- The problem -
From the records below, transcribe only the lines running from the one with "(count == '0);" through the one with "rd_idx + 1'b1;". Keep both of those end lines.

Saved data entries:
-----
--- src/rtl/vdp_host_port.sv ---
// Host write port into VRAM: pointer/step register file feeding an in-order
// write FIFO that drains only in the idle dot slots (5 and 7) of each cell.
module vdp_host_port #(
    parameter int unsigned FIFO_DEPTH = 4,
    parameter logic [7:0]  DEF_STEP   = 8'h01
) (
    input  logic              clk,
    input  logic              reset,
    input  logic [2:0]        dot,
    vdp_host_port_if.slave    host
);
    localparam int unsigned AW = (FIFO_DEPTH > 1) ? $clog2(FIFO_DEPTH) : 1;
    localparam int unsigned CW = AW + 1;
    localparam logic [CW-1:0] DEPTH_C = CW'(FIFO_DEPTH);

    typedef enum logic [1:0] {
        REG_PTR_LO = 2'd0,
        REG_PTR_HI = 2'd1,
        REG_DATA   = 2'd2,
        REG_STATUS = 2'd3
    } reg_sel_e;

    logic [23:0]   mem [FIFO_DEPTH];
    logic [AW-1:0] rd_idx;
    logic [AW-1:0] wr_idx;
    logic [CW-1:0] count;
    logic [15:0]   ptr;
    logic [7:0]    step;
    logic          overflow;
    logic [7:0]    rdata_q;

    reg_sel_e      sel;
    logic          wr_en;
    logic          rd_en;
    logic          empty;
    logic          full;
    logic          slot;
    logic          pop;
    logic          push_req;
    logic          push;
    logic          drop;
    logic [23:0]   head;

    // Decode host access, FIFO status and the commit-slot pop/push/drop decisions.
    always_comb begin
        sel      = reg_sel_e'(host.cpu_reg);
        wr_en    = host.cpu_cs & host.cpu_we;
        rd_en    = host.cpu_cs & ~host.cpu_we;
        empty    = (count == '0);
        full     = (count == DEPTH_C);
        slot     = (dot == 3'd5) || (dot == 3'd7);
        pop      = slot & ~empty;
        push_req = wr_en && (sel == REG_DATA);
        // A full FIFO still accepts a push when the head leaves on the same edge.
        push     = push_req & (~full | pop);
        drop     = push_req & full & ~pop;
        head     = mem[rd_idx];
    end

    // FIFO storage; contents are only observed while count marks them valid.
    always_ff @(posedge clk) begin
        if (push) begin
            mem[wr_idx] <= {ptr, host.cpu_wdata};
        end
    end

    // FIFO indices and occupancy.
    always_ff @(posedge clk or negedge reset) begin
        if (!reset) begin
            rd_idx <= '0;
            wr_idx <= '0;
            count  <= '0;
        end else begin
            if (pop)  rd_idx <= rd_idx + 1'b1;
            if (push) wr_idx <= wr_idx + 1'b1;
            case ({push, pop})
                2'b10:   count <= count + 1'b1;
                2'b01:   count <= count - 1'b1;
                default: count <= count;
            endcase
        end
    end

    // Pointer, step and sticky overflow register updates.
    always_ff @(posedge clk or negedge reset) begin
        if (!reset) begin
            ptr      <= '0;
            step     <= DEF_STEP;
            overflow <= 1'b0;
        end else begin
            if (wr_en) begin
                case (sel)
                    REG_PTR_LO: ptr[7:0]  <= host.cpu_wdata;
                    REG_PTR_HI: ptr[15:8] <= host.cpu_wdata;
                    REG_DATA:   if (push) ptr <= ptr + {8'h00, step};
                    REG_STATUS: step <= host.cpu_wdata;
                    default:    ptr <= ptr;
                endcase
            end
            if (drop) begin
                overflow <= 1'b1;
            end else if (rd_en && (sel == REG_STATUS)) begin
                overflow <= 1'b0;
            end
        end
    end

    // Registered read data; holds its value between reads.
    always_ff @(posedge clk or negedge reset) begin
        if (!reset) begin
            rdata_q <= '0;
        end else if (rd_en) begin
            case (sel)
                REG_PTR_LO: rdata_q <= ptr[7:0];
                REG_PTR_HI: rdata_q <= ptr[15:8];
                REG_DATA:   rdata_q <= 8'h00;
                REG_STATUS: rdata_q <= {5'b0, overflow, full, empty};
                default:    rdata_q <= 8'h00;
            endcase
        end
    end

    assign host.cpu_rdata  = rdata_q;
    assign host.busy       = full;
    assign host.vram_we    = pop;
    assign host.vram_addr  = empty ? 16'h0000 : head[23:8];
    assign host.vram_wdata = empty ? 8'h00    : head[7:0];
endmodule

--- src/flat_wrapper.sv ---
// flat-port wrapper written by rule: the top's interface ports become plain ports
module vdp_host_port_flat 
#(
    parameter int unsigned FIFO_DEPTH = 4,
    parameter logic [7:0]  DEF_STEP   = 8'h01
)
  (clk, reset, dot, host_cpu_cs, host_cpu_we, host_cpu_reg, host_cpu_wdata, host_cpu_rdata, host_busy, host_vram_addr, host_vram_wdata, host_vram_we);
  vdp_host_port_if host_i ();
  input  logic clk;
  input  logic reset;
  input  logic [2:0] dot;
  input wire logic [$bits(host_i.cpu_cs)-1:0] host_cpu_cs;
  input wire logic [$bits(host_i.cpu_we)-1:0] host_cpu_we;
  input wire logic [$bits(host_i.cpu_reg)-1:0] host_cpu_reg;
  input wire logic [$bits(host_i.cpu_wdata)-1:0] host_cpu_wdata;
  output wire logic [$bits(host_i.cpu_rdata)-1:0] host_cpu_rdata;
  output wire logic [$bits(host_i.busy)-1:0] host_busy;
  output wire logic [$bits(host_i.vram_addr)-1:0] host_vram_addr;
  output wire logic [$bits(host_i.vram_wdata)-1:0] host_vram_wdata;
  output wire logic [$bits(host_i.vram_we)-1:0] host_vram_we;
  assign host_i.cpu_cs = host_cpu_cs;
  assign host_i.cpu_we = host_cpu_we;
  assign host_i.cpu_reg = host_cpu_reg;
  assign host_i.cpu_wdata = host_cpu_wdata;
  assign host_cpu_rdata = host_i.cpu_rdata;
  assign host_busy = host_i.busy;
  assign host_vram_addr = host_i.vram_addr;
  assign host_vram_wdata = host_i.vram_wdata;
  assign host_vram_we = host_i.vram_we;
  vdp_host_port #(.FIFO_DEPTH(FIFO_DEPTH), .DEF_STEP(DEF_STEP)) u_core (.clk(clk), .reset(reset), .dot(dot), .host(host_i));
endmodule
-----
- Your solution -
        empty    = (count == '0);
        full     = (count == DEPTH_C);
        slot     = (dot == 3'd5) || (dot == 3'd7);
        pop      = slot & ~empty;
        push_req = wr_en && (sel == REG_DATA);
        // A full FIFO still accepts a push when the head leaves on the same edge.
        push     = push_req & (~full | pop);
        drop     = push_req & full & ~pop;
        head     = mem[rd_idx];
    end

    // FIFO storage; contents are only observed while count marks them valid.
    always_ff @(posedge clk) begin
        if (push) begin
            mem[wr_idx] <= {ptr, host.cpu_wdata};
        end
    end

    // FIFO indices and occupancy.
    always_ff @(posedge clk or negedge reset) begin
        if (!reset) begin
            rd_idx <= '0;
            wr_idx <= '0;
            count  <= '0;
        end else begin
            if (pop)  rd_idx <= rd_idx + 1'b1;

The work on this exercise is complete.